George Washington voted Britain's greatest enemy commander

LONDON (Reuters) - American revolutionary leader George Washington has been voted the greatest enemy commander to face Britain, lauded for his spirit of endurance against the odds and the enormous impact of his victory.

In a contest organised by the National Army Museum, Washington triumphed over Irish independence hero Michael Collins, France’s Napoleon Bonaparte, German Field Marshal Erwin Rommel and Mustafa Kemal Ataturk, the founder of modern Turkey.

Making the case for Washington, historian Stephen Brumwell said the American War of Independence (1775-83) was “the worst defeat for the British Empire ever.”

“His personal leadership was crucial,” he said.

Washington was a courageous and inspirational battlefield commander who led from the front but also had the skills to deal with his political counterparts in Congress and with his French allies, Brumwell said. Above all, he never gave up even when the war was going against him.

“His army was always under strength, hungry, badly supplied. He shared the dangers of his men. Anyone other than Washington would have given up the fight. He came to personify the cause, and the scale of his victory was immense.”

Almost 8,000 people voted in an online poll which produced a shortlist of five men, whose merits were debated by guest speakers at a weekend event at the museum before a final ballot of attendees.

The main criterion was that each commander must have led an army against British forces in battle - which ruled out foes such as Adolf Hitler - and that they must fall within the National Army Museum’s time frame of the 17th century onwards.

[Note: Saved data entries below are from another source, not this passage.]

**src/rtl/lsu_stage.sv**
```systemverilog
// Memory-access stage: issues one load/store at a time on a req/rsp data bus and
// presents a writeback packet; non-memory packets pass straight to DONE.
module lsu_stage #(
  parameter int XLEN   = 32,
  parameter int ADDR_W = 32
) (
  input  logic              clk_i,
  input  logic              rst_i,
  input  logic              in_valid_i,
  output logic              in_ready_o,
  input  logic              is_load_i,
  input  logic              is_store_i,
  input  logic [2:0]        funct3_i,
  input  logic [ADDR_W-1:0] addr_i,
  input  logic [XLEN-1:0]   wdata_i,
  input  logic [XLEN-1:0]   res_i,
  input  logic [4:0]        rd_i,
  input  logic              rd_wen_i,
  output logic              mem_req_valid_o,
  input  logic              mem_req_ready_i,
  output logic [ADDR_W-1:0] mem_addr_o,
  output logic              mem_wen_o,
  output logic [XLEN-1:0]   mem_wdata_o,
  output logic [3:0]        mem_wstrb_o,
  input  logic              mem_rsp_valid_i,
  input  logic [XLEN-1:0]   mem_rdata_i,
  input  logic              mem_rsp_err_i,
  output logic              out_valid_o,
  input  logic              out_ready_i,
  output logic [XLEN-1:0]   out_res_o,
  output logic [4:0]        out_rd_o,
  output logic              out_wen_o,
  output logic              out_err_o
);

  typedef enum logic [1:0] {IDLE, REQ, WAIT, DONE} state_t;

  state_t              state_q, state_d;
  logic [ADDR_W-1:0]   addr_q, addr_d;
  logic [2:0]          funct3_q, funct3_d;
  logic                is_store_q, is_store_d;
  logic [XLEN-1:0]     wdata_q, wdata_d;
  logic [3:0]          wstrb_q, wstrb_d;
  logic [4:0]          rd_q, rd_d;
  logic                rd_wen_q, rd_wen_d;
  logic [XLEN-1:0]     res_q, res_d;
  logic                wen_q, wen_d;
  logic                err_q, err_d;

  function automatic logic access_fault(input logic ld, input logic st,
                                        input logic [2:0] f3, input logic [1:0] off);
    logic bad_f3, misal;
    bad_f3 = ld ? (f3 == 3'b011 || f3 == 3'b110 || f3 == 3'b111) : (f3 >= 3'b011);
    misal  = (f3[1:0] == 2'b01 && off[0]) || (f3[1:0] == 2'b10 && off != 2'b00);
    return (ld && st) || bad_f3 || misal;
  endfunction

  function automatic logic [XLEN-1:0] load_extract(input logic [2:0] f3, input logic [1:0] off,
                                                   input logic [XLEN-1:0] rdata);
    logic        [XLEN-1:0] shifted;
    logic signed [7:0]      b8;
    logic signed [15:0]     h16;
    shifted = rdata >> {off, 3'b000};
    b8      = shifted[7:0];
    h16     = shifted[15:0];
    case (f3)
      3'b000:  return XLEN'(b8);
      3'b001:  return XLEN'(h16);
      3'b100:  return {{(XLEN-8){1'b0}}, shifted[7:0]};
      3'b101:  return {{(XLEN-16){1'b0}}, shifted[15:0]};
      default: return shifted;
    endcase
  endfunction

  function automatic logic [3:0] store_strb(input logic [2:0] f3, input logic [1:0] off);
    case (f3[1:0])
      2'b00:   return 4'b0001 << off;
      2'b01:   return 4'b0011 << off;
      default: return 4'b1111;
    endcase
  endfunction

  function automatic logic [XLEN-1:0] store_lanes(input logic [2:0] f3, input logic [XLEN-1:0] wd);
    case (f3[1:0])
      2'b00:   return {4{wd[7:0]}};
      2'b01:   return {2{wd[15:0]}};
      default: return wd;
    endcase
  endfunction

  always_comb begin
    state_d    = state_q;
    addr_d     = addr_q;
    funct3_d   = funct3_q;
    is_store_d = is_store_q;
    wdata_d    = wdata_q;
    wstrb_d    = wstrb_q;
    rd_d       = rd_q;
    rd_wen_d   = rd_wen_q;
    res_d      = res_q;
    wen_d      = wen_q;
    err_d      = err_q;
    case (state_q)
      IDLE: begin
        if (in_valid_i) begin
          addr_d     = addr_i;
          funct3_d   = funct3_i;
          is_store_d = is_store_i;
          wdata_d    = store_lanes(funct3_i, wdata_i);
          wstrb_d    = is_store_i ? store_strb(funct3_i, addr_i[1:0]) : 4'b0000;
          rd_d       = rd_i;
          rd_wen_d   = rd_wen_i;
          res_d      = '0;
          wen_d      = 1'b0;
          err_d      = 1'b0;
          if (!is_load_i && !is_store_i) begin
            res_d   = res_i;
            wen_d   = rd_wen_i;
            state_d = DONE;
          end else if (access_fault(is_load_i, is_store_i, funct3_i, addr_i[1:0])) begin
            err_d   = 1'b1;
            state_d = DONE;
          end else begin
            state_d = REQ;
          end
        end
      end
      REQ: if (mem_req_ready_i) state_d = WAIT;
      WAIT: begin
        // Store completions and bus errors both leave res/wen at zero.
        if (mem_rsp_valid_i) begin
          state_d = DONE;
          if (mem_rsp_err_i) begin
            err_d = 1'b1;
          end else if (!is_store_q) begin
            res_d = load_extract(funct3_q, addr_q[1:0], mem_rdata_i);
            wen_d = rd_wen_q;
          end
        end
      end
      DONE: if (out_ready_i) state_d = IDLE;
      default: state_d = IDLE;
    endcase
  end

  always_ff @(posedge clk_i or posedge rst_i) begin
    if (rst_i) begin
      state_q    <= IDLE;
      addr_q     <= '0;
      funct3_q   <= '0;
      is_store_q <= 1'b0;
      wdata_q    <= '0;
      wstrb_q    <= '0;
      rd_q       <= '0;
      rd_wen_q   <= 1'b0;
      res_q      <= '0;
      wen_q      <= 1'b0;
      err_q      <= 1'b0;
    end else begin
      state_q    <= state_d;
      addr_q     <= addr_d;
      funct3_q   <= funct3_d;
      is_store_q <= is_store_d;
      wdata_q    <= wdata_d;
      wstrb_q    <= wstrb_d;
      rd_q       <= rd_d;
      rd_wen_q   <= rd_wen_d;
      res_q      <= res_d;
      wen_q      <= wen_d;
      err_q      <= err_d;
    end
  end

  // in_ready is masked by reset so it only rises once released into IDLE.
  assign in_ready_o      = (state_q == IDLE) && !rst_i;
  assign mem_req_valid_o = (state_q == REQ);
  assign mem_addr_o      = {addr_q[ADDR_W-1:2], 2'b00};
  assign mem_wen_o       = is_store_q;
  assign mem_wdata_o     = wdata_q;
  assign mem_wstrb_o     = wstrb_q;
  assign out_valid_o     = (state_q == DONE);
  assign out_res_o       = res_q;
  assign out_rd_o        = rd_q;
  assign out_wen_o       = wen_q;
  assign out_err_o       = err_q;

endmodule

```
**config.mk**
```make
export PLATFORM = sky130hd
export DESIGN_NAME = lsu_stage
export DESIGN_NICKNAME = d
export VERILOG_FILES = /design/src/rtl/lsu_stage.sv
export SDC_FILE = /design/constraint.sdc
export NUM_CORES = 1
export LEC_CHECK = 0
export ABC_AREA = 0
export CORE_MARGIN = 1
export CORE_UTILIZATION = 40
export CTS_CLUSTER_SIZE = 12
export DETAILED_ROUTE_END_ITERATION = 6
export PLACE_DENSITY_LB_ADDON = 0.15
export REMOVE_ABC_BUFFERS = 1
export SYNTH_ARGS = -nofsm -noshare
export SYNTH_HDL_FRONTEND = slang
export SYNTH_SLANG_ARGS = --single-unit
```
**constraint.sdc**
```tcl
create_clock -name clk_i -period 8.62 [get_ports clk_i]
set_input_delay 1.293 -clock clk_i [delete_from_list [all_inputs] [get_ports clk_i]]
set_output_delay 1.293 -clock clk_i [all_outputs]
set_load 0.1 [all_outputs]
```
# Yosys cells after proc, flatten, opt, wreduce, memory -nomap -nowiden
# Index checks and enable logic that the tools add are counted.
[word_totals]
reg_bits = 114
in_bits = 146
output_inout_bits = 111
word_cells = 85
[classes]
order_cmp = 1
n_eq_ne = 18
shift = 3
muxes = 30
reduce_logical = 22
[ops]
columns = ["operator", "count"]
rows = [
  ["2-to-1 mux 32 bit", 5],
  ["one-hot mux 32 bit (2 select lines)", 2],
  ["one-hot mux 32 bit (4 select lines)", 1],
  ["right shift 32 x 5 -> 32 bit", 1],
  ["equality test 3 bit (second input constant)", 4],
  ["2-to-1 mux 2 bit", 6],
  ["2-to-1 mux 1 bit", 11],
  ["inequality test 2 bit (second input constant)", 5],
  ["one-hot mux 2 bit (4 select lines)", 1],
  ["one-hot mux 4 bit (2 select lines)", 1],
  ["AND reduction 4 bit", 2],
  ["equality test 2 bit (second input constant)", 3],
  ["logical AND 1 bit", 5],
  ["logical OR 1 bit", 5],
  ["AND reduction 5 bit", 1],
  ["equality test 2 x 1 -> 1 bit (second input constant)", 2],
  ["logical NOT 2 bit", 2],
  ["2-to-1 mux 4 bit", 1],
  ["inequality test 2 x 1 -> 1 bit (second input constant)", 2],
  ["one-hot mux 1 bit (2 select lines)", 2],
  ["nonzero test 2 bit", 2],
  ["<< shifter 1 x 2 -> 4 bit (first input constant)", 1],
  ["<< shifter 2 x 2 -> 4 bit (first input constant)", 1],
  ["equality test 3 x 1 -> 1 bit (second input constant)", 1],
  ["5 further kinds", 7],
]

# Longest topological paths before layout
# Gate-level depths: netlist of the first run.
[depth]
word_depth = 10
ltp_mapped = 9
depth_no_buf = 6

# Worst setup path before layout of the first run
# Ideal clock, no wire load.
[synth_timing]
kind = "input to output"
from = "in rst_i"
to = "out in_ready_o"
arrival_ns = 2.544
required_ns = 7.327
setup_slack_ns = 4.783
stages = 1
path_buffers = 0
path_cell_list = "nor2_1"
[synth_between]
elab_chain_len = 2
[synth_rtl]
columns = ["item", "line", "rtl"]
rows = [
  ["start: declaration", "8", "input logic rst_i,"],
  ["logical NOT 1 bit", "175", "assign in_ready_o = (state_q == IDLE) && !rst_i;"],
  ["logical AND 1 bit", "175", ""],
  ["end: declaration", "10", "output logic in_ready_o,"],
]
# No other way between the ends.

# Final worst setup path of the first run
# Ends and elaborated chain as after synthesis.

Michael Collins was hailed as a great guerrilla tactician who took on and defeated British forces within the state itself. Bonaparte challenged Britain for nearly a quarter of a century across the globe before his defeat at Waterloo.

The legend of Rommel inspired fear and awe among British troops in the North African desert in World War Two, even though his battlefield successes were limited. Ataturk was involved in one of Britain’s greatest military humiliations at Gallipoli and later thwarted British designs in the region and created modern Turkey.

Matthew Hughes of London’s Brunel University said that Rommel and Napoleon were both great operational commanders but they ultimately achieved nothing on the political level.

“The other three are more interesting because they all achieved a political objective, something concrete that is still with us.”

None of the five is particularly pleasant ideologically,” Hughes added, saying that even Washington was a slave owner whose newly forged country then went on to try to destroy its native population.